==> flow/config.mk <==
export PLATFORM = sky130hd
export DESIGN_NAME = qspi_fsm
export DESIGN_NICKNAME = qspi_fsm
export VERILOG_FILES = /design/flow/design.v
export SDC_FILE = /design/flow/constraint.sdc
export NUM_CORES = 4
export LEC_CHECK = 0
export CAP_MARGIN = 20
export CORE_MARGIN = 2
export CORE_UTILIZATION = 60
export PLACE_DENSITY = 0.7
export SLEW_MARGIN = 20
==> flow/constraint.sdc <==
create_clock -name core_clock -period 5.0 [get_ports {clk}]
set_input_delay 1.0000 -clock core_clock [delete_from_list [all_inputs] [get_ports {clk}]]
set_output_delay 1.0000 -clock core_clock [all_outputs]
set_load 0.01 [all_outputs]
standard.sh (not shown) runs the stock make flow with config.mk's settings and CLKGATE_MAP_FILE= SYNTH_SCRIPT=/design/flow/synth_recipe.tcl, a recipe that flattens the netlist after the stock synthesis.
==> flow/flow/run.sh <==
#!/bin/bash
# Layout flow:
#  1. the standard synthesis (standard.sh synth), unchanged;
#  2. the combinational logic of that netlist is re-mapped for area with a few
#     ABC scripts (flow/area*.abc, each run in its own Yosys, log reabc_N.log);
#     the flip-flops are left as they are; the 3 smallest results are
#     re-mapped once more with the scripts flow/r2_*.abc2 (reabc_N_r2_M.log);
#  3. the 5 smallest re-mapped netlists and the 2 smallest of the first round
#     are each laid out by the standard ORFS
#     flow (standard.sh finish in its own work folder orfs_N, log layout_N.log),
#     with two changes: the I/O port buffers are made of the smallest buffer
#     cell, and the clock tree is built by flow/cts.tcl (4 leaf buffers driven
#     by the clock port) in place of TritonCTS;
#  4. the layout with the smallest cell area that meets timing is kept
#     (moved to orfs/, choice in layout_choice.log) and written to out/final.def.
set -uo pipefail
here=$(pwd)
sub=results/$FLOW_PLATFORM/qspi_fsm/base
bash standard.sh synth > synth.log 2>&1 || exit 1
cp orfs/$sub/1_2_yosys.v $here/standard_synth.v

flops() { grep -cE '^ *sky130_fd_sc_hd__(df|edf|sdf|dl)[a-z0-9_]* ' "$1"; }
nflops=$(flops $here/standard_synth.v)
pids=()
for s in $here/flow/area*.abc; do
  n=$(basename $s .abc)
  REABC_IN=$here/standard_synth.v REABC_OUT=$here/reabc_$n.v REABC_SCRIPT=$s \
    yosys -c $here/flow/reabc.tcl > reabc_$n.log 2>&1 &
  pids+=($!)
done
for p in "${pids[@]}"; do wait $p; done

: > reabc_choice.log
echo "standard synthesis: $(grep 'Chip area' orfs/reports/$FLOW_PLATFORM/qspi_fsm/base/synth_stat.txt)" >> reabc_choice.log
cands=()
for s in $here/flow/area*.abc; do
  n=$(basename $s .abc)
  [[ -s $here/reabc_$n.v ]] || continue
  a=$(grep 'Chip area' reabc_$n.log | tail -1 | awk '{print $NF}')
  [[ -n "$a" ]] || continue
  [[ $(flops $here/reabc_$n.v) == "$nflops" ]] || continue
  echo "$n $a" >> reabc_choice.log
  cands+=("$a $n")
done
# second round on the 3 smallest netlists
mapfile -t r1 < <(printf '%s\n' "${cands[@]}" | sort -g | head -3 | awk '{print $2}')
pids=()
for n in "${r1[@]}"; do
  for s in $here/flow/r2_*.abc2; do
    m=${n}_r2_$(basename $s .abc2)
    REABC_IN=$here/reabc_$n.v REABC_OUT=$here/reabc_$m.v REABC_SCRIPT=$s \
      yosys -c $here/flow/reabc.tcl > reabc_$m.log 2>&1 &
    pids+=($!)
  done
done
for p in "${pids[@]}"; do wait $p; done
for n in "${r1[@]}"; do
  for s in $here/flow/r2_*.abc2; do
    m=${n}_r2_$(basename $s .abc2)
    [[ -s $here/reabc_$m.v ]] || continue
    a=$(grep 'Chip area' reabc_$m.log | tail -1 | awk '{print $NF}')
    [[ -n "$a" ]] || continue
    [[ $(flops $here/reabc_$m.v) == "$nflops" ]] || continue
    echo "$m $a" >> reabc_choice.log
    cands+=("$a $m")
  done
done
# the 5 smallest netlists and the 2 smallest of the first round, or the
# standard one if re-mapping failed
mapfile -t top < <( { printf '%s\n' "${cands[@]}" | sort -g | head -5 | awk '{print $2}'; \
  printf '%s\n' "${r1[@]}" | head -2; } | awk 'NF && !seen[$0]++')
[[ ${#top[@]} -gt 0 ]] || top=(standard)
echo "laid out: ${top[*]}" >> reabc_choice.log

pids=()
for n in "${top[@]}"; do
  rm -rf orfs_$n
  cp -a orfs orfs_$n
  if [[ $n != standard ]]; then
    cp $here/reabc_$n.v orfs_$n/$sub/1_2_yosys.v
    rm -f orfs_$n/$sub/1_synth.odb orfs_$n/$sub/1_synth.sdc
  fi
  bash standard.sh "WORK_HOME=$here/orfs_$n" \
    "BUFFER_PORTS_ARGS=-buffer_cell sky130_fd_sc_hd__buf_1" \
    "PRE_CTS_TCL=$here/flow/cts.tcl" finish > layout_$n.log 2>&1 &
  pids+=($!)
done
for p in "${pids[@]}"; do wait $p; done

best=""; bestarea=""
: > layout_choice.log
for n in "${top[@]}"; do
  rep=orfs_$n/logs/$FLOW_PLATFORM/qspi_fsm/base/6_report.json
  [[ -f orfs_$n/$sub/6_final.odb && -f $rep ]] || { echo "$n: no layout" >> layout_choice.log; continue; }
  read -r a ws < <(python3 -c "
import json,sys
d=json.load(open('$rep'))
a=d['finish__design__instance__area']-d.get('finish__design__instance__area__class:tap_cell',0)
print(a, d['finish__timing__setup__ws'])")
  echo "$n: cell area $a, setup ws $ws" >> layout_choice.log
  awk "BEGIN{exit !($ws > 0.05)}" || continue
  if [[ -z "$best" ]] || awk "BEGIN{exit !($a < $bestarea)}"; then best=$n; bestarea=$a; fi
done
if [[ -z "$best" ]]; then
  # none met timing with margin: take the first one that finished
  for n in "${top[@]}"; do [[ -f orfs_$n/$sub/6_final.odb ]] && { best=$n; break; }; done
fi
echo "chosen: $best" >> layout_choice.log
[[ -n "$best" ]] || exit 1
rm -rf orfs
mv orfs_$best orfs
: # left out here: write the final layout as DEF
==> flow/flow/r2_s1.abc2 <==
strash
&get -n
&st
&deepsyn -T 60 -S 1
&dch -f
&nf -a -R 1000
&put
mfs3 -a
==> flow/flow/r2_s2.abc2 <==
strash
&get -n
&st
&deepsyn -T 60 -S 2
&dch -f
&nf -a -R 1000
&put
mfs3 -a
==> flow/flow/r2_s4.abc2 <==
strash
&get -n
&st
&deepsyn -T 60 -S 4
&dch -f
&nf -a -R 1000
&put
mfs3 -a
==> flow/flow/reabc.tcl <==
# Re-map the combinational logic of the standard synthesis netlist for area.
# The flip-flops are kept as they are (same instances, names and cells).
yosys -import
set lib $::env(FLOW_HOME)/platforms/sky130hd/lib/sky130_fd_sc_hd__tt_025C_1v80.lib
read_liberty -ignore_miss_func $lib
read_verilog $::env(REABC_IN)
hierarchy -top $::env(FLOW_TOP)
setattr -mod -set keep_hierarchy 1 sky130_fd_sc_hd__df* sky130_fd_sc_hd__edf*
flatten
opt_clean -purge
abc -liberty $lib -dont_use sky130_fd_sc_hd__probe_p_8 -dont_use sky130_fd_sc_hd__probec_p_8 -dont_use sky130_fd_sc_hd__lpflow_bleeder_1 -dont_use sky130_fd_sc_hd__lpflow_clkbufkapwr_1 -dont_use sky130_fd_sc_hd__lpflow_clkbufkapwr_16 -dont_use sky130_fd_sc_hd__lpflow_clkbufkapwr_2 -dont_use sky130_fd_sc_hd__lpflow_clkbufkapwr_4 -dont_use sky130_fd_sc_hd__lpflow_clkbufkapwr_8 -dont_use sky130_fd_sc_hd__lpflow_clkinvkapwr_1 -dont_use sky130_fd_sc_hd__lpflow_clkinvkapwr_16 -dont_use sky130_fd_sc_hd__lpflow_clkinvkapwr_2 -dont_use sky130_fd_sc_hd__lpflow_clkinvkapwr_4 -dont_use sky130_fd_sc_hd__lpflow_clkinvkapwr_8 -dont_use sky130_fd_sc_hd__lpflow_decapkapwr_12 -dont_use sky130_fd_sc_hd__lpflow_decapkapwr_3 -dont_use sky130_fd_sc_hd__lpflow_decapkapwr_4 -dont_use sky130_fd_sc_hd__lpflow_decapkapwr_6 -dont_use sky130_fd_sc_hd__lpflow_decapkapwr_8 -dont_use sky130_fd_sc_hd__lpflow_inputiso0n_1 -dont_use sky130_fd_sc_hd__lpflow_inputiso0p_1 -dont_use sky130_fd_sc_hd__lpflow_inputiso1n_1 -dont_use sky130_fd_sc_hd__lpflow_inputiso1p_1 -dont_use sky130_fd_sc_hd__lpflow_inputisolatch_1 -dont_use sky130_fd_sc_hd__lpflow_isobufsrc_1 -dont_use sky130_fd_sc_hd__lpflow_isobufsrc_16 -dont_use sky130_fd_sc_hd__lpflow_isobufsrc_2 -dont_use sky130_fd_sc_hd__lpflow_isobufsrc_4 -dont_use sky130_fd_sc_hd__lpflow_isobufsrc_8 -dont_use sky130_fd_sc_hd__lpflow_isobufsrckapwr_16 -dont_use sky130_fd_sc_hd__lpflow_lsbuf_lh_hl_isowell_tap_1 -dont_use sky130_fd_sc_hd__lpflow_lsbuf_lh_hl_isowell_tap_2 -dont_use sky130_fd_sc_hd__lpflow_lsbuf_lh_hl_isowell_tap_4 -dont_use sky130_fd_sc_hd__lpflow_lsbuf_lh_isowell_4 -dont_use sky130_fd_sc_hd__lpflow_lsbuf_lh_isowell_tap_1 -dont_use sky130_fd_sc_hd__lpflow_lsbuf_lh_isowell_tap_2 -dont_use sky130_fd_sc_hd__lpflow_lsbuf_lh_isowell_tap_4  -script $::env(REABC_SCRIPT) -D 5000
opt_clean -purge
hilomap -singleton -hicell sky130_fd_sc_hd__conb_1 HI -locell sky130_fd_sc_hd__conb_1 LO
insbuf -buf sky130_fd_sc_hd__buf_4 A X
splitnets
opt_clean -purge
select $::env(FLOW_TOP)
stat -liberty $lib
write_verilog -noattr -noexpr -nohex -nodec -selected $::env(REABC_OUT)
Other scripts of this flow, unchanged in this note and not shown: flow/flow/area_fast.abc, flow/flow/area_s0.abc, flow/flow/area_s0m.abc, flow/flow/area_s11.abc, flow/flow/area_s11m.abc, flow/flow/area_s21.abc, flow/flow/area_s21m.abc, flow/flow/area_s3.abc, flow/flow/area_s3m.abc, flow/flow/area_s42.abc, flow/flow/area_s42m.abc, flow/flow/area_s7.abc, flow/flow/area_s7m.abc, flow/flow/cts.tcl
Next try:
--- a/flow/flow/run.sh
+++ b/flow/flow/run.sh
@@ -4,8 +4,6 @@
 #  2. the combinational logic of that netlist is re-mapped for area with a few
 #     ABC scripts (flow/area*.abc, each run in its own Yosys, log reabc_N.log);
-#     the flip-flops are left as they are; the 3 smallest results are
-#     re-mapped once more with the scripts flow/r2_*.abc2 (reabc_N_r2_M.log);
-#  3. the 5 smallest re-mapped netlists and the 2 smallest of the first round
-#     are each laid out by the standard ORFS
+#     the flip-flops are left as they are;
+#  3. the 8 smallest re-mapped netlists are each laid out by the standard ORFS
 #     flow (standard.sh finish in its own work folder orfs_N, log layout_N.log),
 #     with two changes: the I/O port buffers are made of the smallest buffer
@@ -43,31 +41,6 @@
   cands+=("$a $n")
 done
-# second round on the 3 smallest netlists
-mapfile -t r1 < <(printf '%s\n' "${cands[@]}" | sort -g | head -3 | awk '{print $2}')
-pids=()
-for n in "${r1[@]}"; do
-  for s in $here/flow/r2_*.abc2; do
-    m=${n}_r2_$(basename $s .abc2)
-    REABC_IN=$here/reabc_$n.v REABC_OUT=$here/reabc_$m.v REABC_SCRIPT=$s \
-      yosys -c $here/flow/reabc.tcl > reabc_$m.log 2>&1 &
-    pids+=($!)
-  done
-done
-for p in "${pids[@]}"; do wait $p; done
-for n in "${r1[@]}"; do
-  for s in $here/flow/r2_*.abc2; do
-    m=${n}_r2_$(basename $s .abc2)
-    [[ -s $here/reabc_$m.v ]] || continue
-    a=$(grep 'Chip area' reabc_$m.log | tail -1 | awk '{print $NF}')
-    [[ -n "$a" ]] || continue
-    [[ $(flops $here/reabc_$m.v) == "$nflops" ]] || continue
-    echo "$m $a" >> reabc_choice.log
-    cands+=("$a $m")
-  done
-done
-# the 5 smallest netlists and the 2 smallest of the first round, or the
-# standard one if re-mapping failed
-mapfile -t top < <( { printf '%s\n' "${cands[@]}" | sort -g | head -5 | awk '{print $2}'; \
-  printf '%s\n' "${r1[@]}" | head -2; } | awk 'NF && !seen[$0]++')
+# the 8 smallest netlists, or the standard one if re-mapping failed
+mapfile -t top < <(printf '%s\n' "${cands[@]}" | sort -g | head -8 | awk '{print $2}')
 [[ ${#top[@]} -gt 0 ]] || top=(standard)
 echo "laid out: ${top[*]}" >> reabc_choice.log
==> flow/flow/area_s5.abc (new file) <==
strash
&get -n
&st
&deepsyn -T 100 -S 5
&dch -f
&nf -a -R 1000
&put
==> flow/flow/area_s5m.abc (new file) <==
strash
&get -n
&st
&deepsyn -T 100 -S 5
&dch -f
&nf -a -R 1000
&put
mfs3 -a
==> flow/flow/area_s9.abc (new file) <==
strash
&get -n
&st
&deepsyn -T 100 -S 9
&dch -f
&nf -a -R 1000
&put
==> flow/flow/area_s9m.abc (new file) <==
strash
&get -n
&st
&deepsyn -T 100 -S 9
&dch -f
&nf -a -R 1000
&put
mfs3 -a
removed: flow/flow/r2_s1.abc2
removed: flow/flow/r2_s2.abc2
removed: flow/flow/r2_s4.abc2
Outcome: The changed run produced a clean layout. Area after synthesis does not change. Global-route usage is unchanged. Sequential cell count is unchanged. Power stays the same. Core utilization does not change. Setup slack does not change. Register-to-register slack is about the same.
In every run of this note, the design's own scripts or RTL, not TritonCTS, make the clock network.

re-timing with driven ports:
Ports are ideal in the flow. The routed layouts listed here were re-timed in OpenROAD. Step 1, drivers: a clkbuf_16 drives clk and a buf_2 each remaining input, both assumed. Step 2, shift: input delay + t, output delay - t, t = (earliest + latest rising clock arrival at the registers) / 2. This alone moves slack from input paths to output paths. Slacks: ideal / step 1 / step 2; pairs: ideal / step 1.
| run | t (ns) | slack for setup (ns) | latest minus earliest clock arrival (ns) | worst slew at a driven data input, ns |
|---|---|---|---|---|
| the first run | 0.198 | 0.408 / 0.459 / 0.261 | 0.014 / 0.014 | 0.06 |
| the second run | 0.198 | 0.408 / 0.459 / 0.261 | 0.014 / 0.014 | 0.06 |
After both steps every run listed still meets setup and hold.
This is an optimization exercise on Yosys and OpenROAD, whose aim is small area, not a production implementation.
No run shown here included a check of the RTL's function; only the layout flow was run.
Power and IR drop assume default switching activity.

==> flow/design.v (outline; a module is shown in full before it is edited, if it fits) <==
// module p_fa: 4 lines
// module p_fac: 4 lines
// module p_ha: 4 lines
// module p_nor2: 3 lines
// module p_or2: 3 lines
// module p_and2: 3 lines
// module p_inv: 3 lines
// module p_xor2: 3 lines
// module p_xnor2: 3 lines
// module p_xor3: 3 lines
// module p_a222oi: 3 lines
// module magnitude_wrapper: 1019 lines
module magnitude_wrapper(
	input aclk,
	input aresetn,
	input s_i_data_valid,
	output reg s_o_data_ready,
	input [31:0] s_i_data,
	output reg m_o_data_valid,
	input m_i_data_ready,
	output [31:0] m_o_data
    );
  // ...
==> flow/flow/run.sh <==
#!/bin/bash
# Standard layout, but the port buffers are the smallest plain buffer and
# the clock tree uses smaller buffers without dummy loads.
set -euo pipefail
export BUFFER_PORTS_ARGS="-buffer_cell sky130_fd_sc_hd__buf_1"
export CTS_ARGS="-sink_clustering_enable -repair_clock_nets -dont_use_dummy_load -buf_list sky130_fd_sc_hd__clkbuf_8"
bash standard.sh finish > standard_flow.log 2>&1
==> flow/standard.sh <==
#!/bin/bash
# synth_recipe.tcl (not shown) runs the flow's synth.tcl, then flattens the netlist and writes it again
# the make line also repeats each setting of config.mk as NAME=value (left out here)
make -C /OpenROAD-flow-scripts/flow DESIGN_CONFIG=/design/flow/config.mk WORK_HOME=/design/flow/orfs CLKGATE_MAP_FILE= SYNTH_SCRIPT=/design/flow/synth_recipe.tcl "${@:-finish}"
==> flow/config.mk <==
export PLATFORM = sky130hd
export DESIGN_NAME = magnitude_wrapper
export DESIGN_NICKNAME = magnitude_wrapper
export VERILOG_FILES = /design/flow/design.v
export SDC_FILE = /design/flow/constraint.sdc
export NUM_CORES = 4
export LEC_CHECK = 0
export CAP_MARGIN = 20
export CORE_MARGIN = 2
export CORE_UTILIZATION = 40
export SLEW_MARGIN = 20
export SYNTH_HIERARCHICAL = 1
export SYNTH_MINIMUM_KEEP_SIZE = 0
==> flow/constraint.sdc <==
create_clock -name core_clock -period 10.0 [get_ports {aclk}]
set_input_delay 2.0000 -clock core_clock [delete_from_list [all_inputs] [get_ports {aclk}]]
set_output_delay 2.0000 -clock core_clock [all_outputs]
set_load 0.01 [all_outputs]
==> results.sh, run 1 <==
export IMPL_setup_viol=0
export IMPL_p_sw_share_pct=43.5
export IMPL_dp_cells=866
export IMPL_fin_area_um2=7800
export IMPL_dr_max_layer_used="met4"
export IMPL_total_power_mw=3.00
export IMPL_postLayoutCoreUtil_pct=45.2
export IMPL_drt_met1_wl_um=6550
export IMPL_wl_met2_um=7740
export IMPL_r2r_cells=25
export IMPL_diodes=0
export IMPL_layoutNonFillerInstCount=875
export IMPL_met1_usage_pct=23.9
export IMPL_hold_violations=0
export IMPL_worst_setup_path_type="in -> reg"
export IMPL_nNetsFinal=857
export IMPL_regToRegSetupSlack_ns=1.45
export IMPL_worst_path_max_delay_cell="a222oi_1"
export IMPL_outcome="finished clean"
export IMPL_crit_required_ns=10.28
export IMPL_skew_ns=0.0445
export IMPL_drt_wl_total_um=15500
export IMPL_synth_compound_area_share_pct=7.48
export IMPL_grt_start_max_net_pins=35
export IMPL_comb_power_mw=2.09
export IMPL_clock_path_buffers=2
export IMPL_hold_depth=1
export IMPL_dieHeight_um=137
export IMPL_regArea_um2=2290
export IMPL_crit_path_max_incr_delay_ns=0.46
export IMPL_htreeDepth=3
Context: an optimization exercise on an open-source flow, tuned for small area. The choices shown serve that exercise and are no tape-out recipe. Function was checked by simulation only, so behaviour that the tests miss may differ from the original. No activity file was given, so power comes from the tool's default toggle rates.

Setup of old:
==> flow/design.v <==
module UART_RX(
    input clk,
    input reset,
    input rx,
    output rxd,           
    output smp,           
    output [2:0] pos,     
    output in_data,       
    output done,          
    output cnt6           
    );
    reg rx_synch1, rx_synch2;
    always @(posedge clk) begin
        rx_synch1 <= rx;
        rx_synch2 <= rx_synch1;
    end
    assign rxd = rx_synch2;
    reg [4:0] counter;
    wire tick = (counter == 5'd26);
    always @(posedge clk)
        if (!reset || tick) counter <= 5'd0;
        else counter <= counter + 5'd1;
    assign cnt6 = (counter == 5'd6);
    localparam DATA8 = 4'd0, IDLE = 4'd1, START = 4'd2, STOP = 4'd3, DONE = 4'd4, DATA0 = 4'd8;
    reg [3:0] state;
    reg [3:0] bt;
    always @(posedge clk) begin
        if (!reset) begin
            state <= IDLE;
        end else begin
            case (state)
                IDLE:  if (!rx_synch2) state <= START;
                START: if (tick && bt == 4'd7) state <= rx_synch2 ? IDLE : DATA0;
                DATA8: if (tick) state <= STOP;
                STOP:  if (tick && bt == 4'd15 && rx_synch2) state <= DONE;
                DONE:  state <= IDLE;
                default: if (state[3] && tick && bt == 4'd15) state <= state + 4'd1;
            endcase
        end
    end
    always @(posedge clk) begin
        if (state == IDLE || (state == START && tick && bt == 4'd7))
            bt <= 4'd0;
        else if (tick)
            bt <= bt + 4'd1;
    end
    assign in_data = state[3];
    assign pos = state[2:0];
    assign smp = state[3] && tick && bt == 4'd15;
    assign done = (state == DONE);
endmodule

● Work required: Reproduce the listing above exactly as far as the line with "create_clock -name core_clock -period 5.0", that line included.

● Output of the task:
==> flow/config.mk <==
export PLATFORM = sky130hd
export DESIGN_NAME = qspi_fsm
export DESIGN_NICKNAME = qspi_fsm
export VERILOG_FILES = /design/flow/design.v
export SDC_FILE = /design/flow/constraint.sdc
export NUM_CORES = 4
export LEC_CHECK = 0
export CAP_MARGIN = 20
export CORE_MARGIN = 2
export CORE_UTILIZATION = 60
export PLACE_DENSITY = 0.7
export SLEW_MARGIN = 20
==> flow/constraint.sdc <==
create_clock -name core_clock -period 5.0 [get_ports {clk}]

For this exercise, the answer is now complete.